試合はダークホースと見られたカメルーンが優勝候補のアルゼンチンに勝利する番狂わせを起こすのだが、翌日、新聞のスポーツ面を開いてもそのことを伝える記事はとても小さく、紙面の大半は同日行われていたプロ野球の結果を伝える記事が占めていた。
1990年の日本におけるワールドカップ、世界のサッカーはそのようなものだった。
あれから26年が経ち、日本におけるワールドカップ、世界のサッカーに対する立ち位置は劇的に変化した。

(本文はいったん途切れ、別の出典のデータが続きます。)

What follows belongs to an exercise in optimizing a design on an open flow for small area, a short achievable clock period and few clock cycles; a production flow would make more cautious choices.
RTL that was checked went through simulation tests only; none was proved equivalent to the original.
Power figures rest on the tool's default switching activity, not on a simulated workload.

build 19:
// intlit_parse
module intlit_parse (
    input  wire        clk,
    input  wire        rst,
    input  wire        cmd_valid,
    output wire        cmd_ready,
    input  wire [31:0] cmd,
    input  wire [31:0] soft_code,
    input  wire [31:0] hard_code,
    input  wire        tok_empty,
    input  wire        ch_valid,
    output wire        ch_ready,
    input  wire [7:0]  ch_data,
    input  wire        ch_last,
    output wire        rsp_valid,
    input  wire        rsp_ready,
    output wire [3:0]  rsp_status,
    output wire [31:0] rsp_code,
    output wire [31:0] rsp_word0,
    output wire [31:0] rsp_word1
);
export LEC_CHECK = 0
export CAP_MARGIN = 20
export CORE_MARGIN = 2
export CORE_UTILIZATION = 55
export SETUP_SLACK_MARGIN = 3
export SLEW_MARGIN = 20
export SYNTH_HIERARCHICAL = 1
create_clock -name core_clock -period 7.0 [get_ports {clk}]
standard.sh (not shown) runs the stock make flow with config.mk's settings and CLKGATE_MAP_FILE= SYNTH_SCRIPT=/design/flow/synth_recipe.tcl, a recipe that flattens the netlist after the stock synthesis.
==> flow/flow/run.sh <==
#!/bin/bash
# Standard ORFS layout, but with the port buffers built from the smallest
# plain buffer (buf_1) instead of the delay buffer buffer_ports picks by
# default; the resizer upsizes them where timing or fanout needs it.
set -euo pipefail
bash standard.sh synth > synth.log 2>&1
bash standard.sh "BUFFER_PORTS_ARGS=-buffer_cell sky130_fd_sc_hd__buf_1" finish > layout.log 2>&1
Testbench counts of build 19, summed over its fixed seeds: cycles 23,027.
For build 13, these inputs were changed with respect to build 19:
- a change of CORE_UTILIZATION from 55 to 40
- an added TNS_END_PERCENT of 100
- a change of SETUP_SLACK_MARGIN from 3 to 2.5
Notes after the runs:
Build 13: flow completed, timing, DRC and antenna clean. Delta(total routing usage reported by global routing, build 13 - build 19) < 0. Build 19 was larger in final cell area than build 13. Looking at launch point of the worst path, the lo_wm1_q[1]$_SDFFE_PP0P_ result is from build 19; the acc[2]$_SDFFE_PP0P_ one comes from build 13. | smallest setup slack after layout | build 13 vs build 19 | 0.17 ns lower |. [build 13] combinational power fell about 17% relative to build 19. The total power in build 13 was lower than what build 19 gave. Going from build 19 to build 13, achievable frequency shrank by a few percent.
The inputs of build 49 differ from those of build 13 as listed below.
- swapping 40 for 55 in CORE_UTILIZATION
- swapping 100 for 10 in TNS_END_PERCENT
==> comparison <==
Build 49 vs. build 13: worst-case setup slack after placement moved up, power moved down, routed wire length moved down, count of clock-buffer cells in the layout moved down. Final standard cell area without fillers (higher): build 13.


Setup of job 6394:
Another version of the RTL of intlit_parse (not shown whole).
Size: roughly 1600 cells after synthesis, roughly 150 flip-flops.
export LEC_CHECK = 0
export CAP_MARGIN = 20
export CORE_MARGIN = 2
export CORE_UTILIZATION = 40
export SETUP_SLACK_MARGIN = 0
export SLEW_MARGIN = 20
export SYNTH_HIERARCHICAL = 1
create_clock -name core_clock -period 7.0 [get_ports {clk}]
Scripts as last shown in full above: flow/flow/run.sh
Job 6394 did not stop at any stage, and its layout met the timing, design-rule and antenna checks.
Relative to job 6394, the following input files were edited for job 4215:
# job 6394
export LEC_CHECK = 0
export CAP_MARGIN = 20
export CORE_MARGIN = 2
export CORE_UTILIZATION = 40
export SETUP_SLACK_MARGIN = 0
export SLEW_MARGIN = 20
export SYNTH_HIERARCHICAL = 1
create_clock -name core_clock -period 7.0 [get_ports {clk}]
# job 4215
export LEC_CHECK = 0
export CAP_MARGIN = 20
export CORE_MARGIN = 2
export CORE_UTILIZATION = 40
export SLEW_MARGIN = 20
export SYNTH_HIERARCHICAL = 1
create_clock -name core_clock -period 7.0 [get_ports {clk}]
==> flow/run.sh (new file) <==
#!/bin/bash
# synth_recipe.tcl (not shown) runs the flow's synth.tcl, then flattens the netlist and writes it again
# the make line also repeats each setting of config.mk as NAME=value (left out here)
make -C /OpenROAD-flow-scripts/flow DESIGN_CONFIG=/design/flow/config.mk WORK_HOME=/design/flow/orfs CLKGATE_MAP_FILE= SYNTH_SCRIPT=/design/flow/synth_recipe.tcl finish
removed: flow/flow/run.sh
removed: flow/standard.sh
### Flow results
Job 4215: no failed stages, no open violations at the end
Taking job 6394 as the reference, in job 4215 fraction of met3 tracks used by global routing rose 2.2 points, relative slew slack rose 9.3 points.
Cmp job 6394 and job 4215 / portion of total power attributed to sequential cells / lower: job 4215
In the reports for job 6394 and job 4215, the smaller setup slack belongs to job 4215.
Cmp job 6394 and job 4215 / share of power burned in the clock network / lower: job 4215
Relative to job 4215, the following input files were edited for job 3098:
# job 4215
export LEC_CHECK = 0
export CAP_MARGIN = 20
export CORE_MARGIN = 2
export CORE_UTILIZATION = 40
export SLEW_MARGIN = 20
export SYNTH_HIERARCHICAL = 1
create_clock -name core_clock -period 7.0 [get_ports {clk}]
# job 3098
export LEC_CHECK = 0
export CAP_MARGIN = 20
export CORE_MARGIN = 2
export CORE_UTILIZATION = 40
export SETUP_SLACK_MARGIN = 2
export SLEW_MARGIN = 20
export SYNTH_HIERARCHICAL = 1
create_clock -name core_clock -period 7.0 [get_ports {clk}]
==> flow/flow/run.sh (new file) <==
#!/bin/bash
# Standard ORFS layout, but with the port buffers built from the smallest
# plain buffer (buf_1) instead of the delay buffer buffer_ports picks by
# default; the resizer upsizes them where timing or fanout needs it.
set -euo pipefail
bash standard.sh synth > synth.log 2>&1
bash standard.sh "BUFFER_PORTS_ARGS=-buffer_cell sky130_fd_sc_hd__buf_1" finish > layout.log 2>&1
==> flow/standard.sh (new file) <==
#!/bin/bash
# synth_recipe.tcl (not shown) runs the flow's synth.tcl, then flattens the netlist and writes it again
# the make line also repeats each setting of config.mk as NAME=value (left out here)
make -C /OpenROAD-flow-scripts/flow DESIGN_CONFIG=/design/flow/config.mk WORK_HOME=/design/flow/orfs CLKGATE_MAP_FILE= SYNTH_SCRIPT=/design/flow/synth_recipe.tcl "${@:-finish}"
removed: flow/run.sh
==> comparison <==
- Job 3098: full flow OK, the timing, design-rule and antenna checks passed
- Of job 3098 and job 4215, the run reporting the higher final worst-path cycle share was job 4215.
- On combinational share of power, the lower figure sits with job 4215, not job 3098.
- Diff job 4215 -> job 3098: clock period minus worst slack went down by 1.04 ns; number of inserted diodes comparable; non-clock buffer count saw an increase; post-CTS setup buffer count saw an increase.
- Job 4215 → job 3098: routed wire length on met3 fell by about 5.5%; placer congestion estimate rose by 2.0%.
- The origin of the worst setup path comes out age[3]$_DFFE_PP_ in one run and bge[1]$_DFFE_PP_ in the other, namely in job 4215 and job 3098 respectively.
- Internal power in job 3098 is 1.9% below job 4215.
- Status: total non-filler cell area in the finished layout parity (job 3098, job 4215)
- The least setup slack across all paths after layout in job 3098 was higher than what job 4215 gave.
No run of this note included a check of the RTL's function; only the layout flow was run.


Another version of the RTL of intlit_parse (not shown whole).
For scale: roughly 14000 um^2 of cells after synthesis.
==> flow/config.mk <==
export PLATFORM = sky130hd
export DESIGN_NAME = intlit_parse
export DESIGN_NICKNAME = intlit_parse
export VERILOG_FILES = /design/flow/design.v
export SDC_FILE = /design/flow/constraint.sdc
export NUM_CORES = 4
export LEC_CHECK = 0
export CAP_MARGIN = 20
export CORE_MARGIN = 2
export CORE_UTILIZATION = 40
export SETUP_SLACK_MARGIN = 2.5
export SLEW_MARGIN = 20
export SYNTH_HIERARCHICAL = 1
==> flow/constraint.sdc <==
create_clock -name core_clock -period 7.0 [get_ports {clk}]
set_input_delay 1.4000 -clock core_clock [delete_from_list [all_inputs] [get_ports {clk}]]
set_output_delay 1.4000 -clock core_clock [all_outputs]
set_load 0.01 [all_outputs]
==> flow/flow/run.sh <==
#!/bin/bash
# Standard ORFS layout, but with the port buffers built from the smallest
# plain buffer (buf_1) instead of the delay buffer buffer_ports picks by
# default; the resizer upsizes them where timing or fanout needs it.
set -euo pipefail
bash standard.sh synth > synth.log 2>&1
bash standard.sh "BUFFER_PORTS_ARGS=-buffer_cell sky130_fd_sc_hd__buf_1" finish > layout.log 2>&1
The first run went through all stages and came out clean.
Testbench counts at the start, summed over its fixed seeds: cycles 23,027.
Next try:
--- a/flow/config.mk
+++ b/flow/config.mk
@@ -10,3 +10,3 @@
 export CORE_UTILIZATION = 40
-export SETUP_SLACK_MARGIN = 2.5
+export SETUP_SLACK_MARGIN = 3
 export SLEW_MARGIN = 20
Outcome:
- die area is unchanged
- combinational power is higher by a quarter to a third
- cell count rises by a few percent
Next try:
--- a/flow/config.mk
+++ b/flow/config.mk
@@ -10,3 +10,3 @@
 export CORE_UTILIZATION = 40
-export SETUP_SLACK_MARGIN = 3
+export SETUP_SLACK_MARGIN = 2
 export SLEW_MARGIN = 20
- The new run passed the timing, design-rule and antenna checks
- die area stays the same
- design area is lower by 14%
- area after synthesis stays the same
- sequential power is higher by about 2%
- final cell count is lower by 3.4%
- via count is lower by 6.0%
- non-clock buffer count is lower by 82
- hold slack degrades by 0.017 ns
- synthesized cell count does not change
Next try:
--- a/flow/config.mk
+++ b/flow/config.mk
@@ -9,4 +9,4 @@
 export CORE_MARGIN = 2
-export CORE_UTILIZATION = 40
-export SETUP_SLACK_MARGIN = 2
+export CORE_UTILIZATION = 55
+export SETUP_SLACK_MARGIN = 2.5
 export SLEW_MARGIN = 20
Effect:
- critical path depth went down by 14
- routed wire length went down by 2.8%
- sequential cell count is unchanged
- total power is higher by 0.40%
- clock skew came out lower by 0.0089 ns
- non-clock buffer count went up by 11
- combinational power goes up by about 1%
- fmax rose by 8.9%
- first-iteration DRC count increases by 16%
Source: an optimization exercise on an open RTL-to-GDS flow (aim: small area). Production flows keep margins and buffers that such runs may drop.
Function was checked by simulation only, so behaviour that the tests miss may differ from the original.
The flow treats the clock pin as an ideal source, which a real chip does not have.
No activity file was given, so power comes from the tool's default toggle rates.

## ea_engine
module ea_engine (
    input  wire        clk,
    input  wire        rst,
    input  wire        req,
    input  wire        we,
    input  wire [1:0]  space,
    input  wire [7:0]  addr,
    input  wire [31:0] wdata,
    output reg  [31:0] rdata,
    output wire        busy
);
    localparam S_IDLE  = 3'd0;
    localparam S_ENC   = 3'd1;
    localparam S_DEC   = 3'd2;
    localparam S_UNPK  = 3'd3;
    localparam S_CSADD = 3'd4;
    localparam S_SLD   = 3'd5;
    localparam S_SMUL  = 3'd6;
    localparam S_SDIV  = 3'd7;
    reg [7:0]  cmd;
    reg [3:0]  err;
    reg        sticky;
    reg        rx_valid;
    reg        rx_ack;
    reg        cal_lock;
    reg [7:0]  fault_code;    
    reg [15:0] csacc;
    reg [7:0]  cs_in;
    reg [7:0]  tx_node;
    reg [7:0]  tx_obj;
    reg [4:0]  pay_len;
    reg [4:0]  tx_len;
    reg [12:0] tx_cs;         
    reg [7:0]  rx_len;
    reg [4:0]  rx_plen;       
    reg [12:0] rx_cscalc;     
    reg [15:0] rx_csrecv;
    reg [7:0]  fld_off;
    reg [15:0] raw16;
    reg [31:0] fld_w32;       
    reg        w32_set;
    reg [31:0] phys;
    reg [31:0] cal_v;
    reg [31:0] cal_i;
    reg [7:0]  pay [0:15];
    reg [4:0]  tx0;           
    reg [7:0]  tx  [1:20];
    reg [7:0]  rx  [0:20];
    reg [2:0]  st;
    reg [5:0]  idx;
    reg [48:0] sc_a;
    assign busy = (st != S_IDLE);
    wire st_enc  = (st == S_ENC);
    wire st_dec  = (st == S_DEC);
    wire st_unpk = (st == S_UNPK);
    wire st_csad = (st == S_CSADD);
    wire st_sld  = (st == S_SLD);
    wire st_smul = (st == S_SMUL);
    wire st_sdiv = (st == S_SDIV);
  ...
Size in the first run: about 3000 cells after synthesis, ~800 flip-flops, ~79 I/O pins, about 38000 um^2 of cells after synthesis.
export LEC_CHECK = 0
export CAP_MARGIN = 15
export CORE_MARGIN = 2
export CORE_UTILIZATION = 60
export CTS_BUF_LIST = sky130_fd_sc_hd__clkbuf_16
export CTS_CLUSTER_DIAMETER = 80
export CTS_CLUSTER_SIZE = 20
export GPL_TIMING_DRIVEN = 0
export SETUP_SLACK_MARGIN = 0.2
export SLEW_MARGIN = 15
export SYNTH_HIERARCHICAL = 1
export SYNTH_MINIMUM_KEEP_SIZE = 0
create_clock -name core_clock -period 12.0 [get_ports {clk}]
standard.sh (not shown) runs the stock make flow with config.mk's settings and CLKGATE_MAP_FILE= SYNTH_SCRIPT=/design/flow/synth_recipe.tcl, a recipe that flattens the netlist after the stock synthesis.
==> flow/flow/run.sh <==
#!/bin/bash
# The standard layout (standard.sh: the standard synthesis and ORFS
# flow) with four ORFS options set through the environment:
#  - the buffers ABC inserted are removed at floorplan (REMOVE_ABC_BUFFERS),
#  - ports buffered with the smallest buffer cell,
#  - CTS without dummy balancing loads,
#  - after CTS, flow/post_cts.tcl (POST_CTS_TCL hook): power recovery
#    (downsizing off the critical paths), then slew/cap repair again.
# The whole output goes to standard.log in this folder.
set -uo pipefail
export BUFFER_PORTS_ARGS="-buffer_cell sky130_fd_sc_hd__buf_1"
export CTS_ARGS="-sink_clustering_enable -repair_clock_nets -sink_clustering_size 20 -sink_clustering_max_diameter 80 -buf_list sky130_fd_sc_hd__clkbuf_16 -dont_use_dummy_load"
export REMOVE_ABC_BUFFERS=1
export POST_CTS_TCL="$PWD/flow/post_cts.tcl"
bash standard.sh > standard.log 2>&1
==> flow/flow/post_cts.tcl <==
# Sourced at the end of ORFS's CTS step (POST_CTS_TCL): downsize gates off
# the critical paths (repair_timing's power recovery), then repair slew and
# capacitance again and legalize the placement.
log_cmd repair_timing -recover_power 100 -setup_margin 0.2 -verbose
log_cmd estimate_parasitics -placement
log_cmd repair_design -slew_margin 15 -cap_margin 15 -verbose
log_cmd detailed_placement
check_placement -verbose
log_cmd estimate_parasitics -placement
report_design_area
Next try:
==> flow/flow/run.sh (replaced) <==
#!/bin/bash
# The standard layout (standard.sh: the standard synthesis and ORFS
# flow) with three ORFS options set through the environment:
#  - the buffers ABC inserted are removed at floorplan (REMOVE_ABC_BUFFERS),
#  - ports buffered with the smallest buffer cell,
#  - CTS without dummy balancing loads.
# The whole output goes to standard.log in this folder.
set -uo pipefail
export BUFFER_PORTS_ARGS="-buffer_cell sky130_fd_sc_hd__buf_1"
export CTS_ARGS="-sink_clustering_enable -repair_clock_nets -sink_clustering_size 24 -sink_clustering_max_diameter 80 -buf_list sky130_fd_sc_hd__clkbuf_16 -dont_use_dummy_load"
export REMOVE_ABC_BUFFERS=1
bash standard.sh > standard.log 2>&1
Settings changed: CORE_UTILIZATION 60 to 70, CTS_CLUSTER_SIZE 20 to 24.
removed: flow/flow/post_cts.tcl
After rerunning: Worst setup slack gets better by 24 ps. Via count rises by 2.9%. Synthesized cell count does not change.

ワールドカップは日本代表が出場するのが当然のようになり、自国でも開催した。日本代表の試合は衛星生中継され、試合が行われた日の夜は都心の繁華街で代表ユニフォームを着た人々を見ることがすっかり当たり前になり、試合結果は新聞の一面を飾る。
サッカーの市場価値はなぜここまで大きくなったのか。
サッカーの価値が変わったのは日本だけのことではない。
1998年フランス大会の時は6億円だったワールドカップの放映権料は、2014年ブラジル大会では400億円にまで上がった。
海外選手の移籍金は高騰し、2009年にマンチェスター・ユナイテッドからレアル・マドリーに移籍したクリスティアーノ・ロナウドの移籍金は9400万ユーロ(約110億円)と言われている。
サッカーの市場価値がここまで大きくなった背景には、巨大化させた人々がいる。
ピッチの上で繰り広げられる戦いとはまた別の、ほとんどの人に見えないところで静かに繰り広げられた「サッカービジネスをめぐる戦い」があった。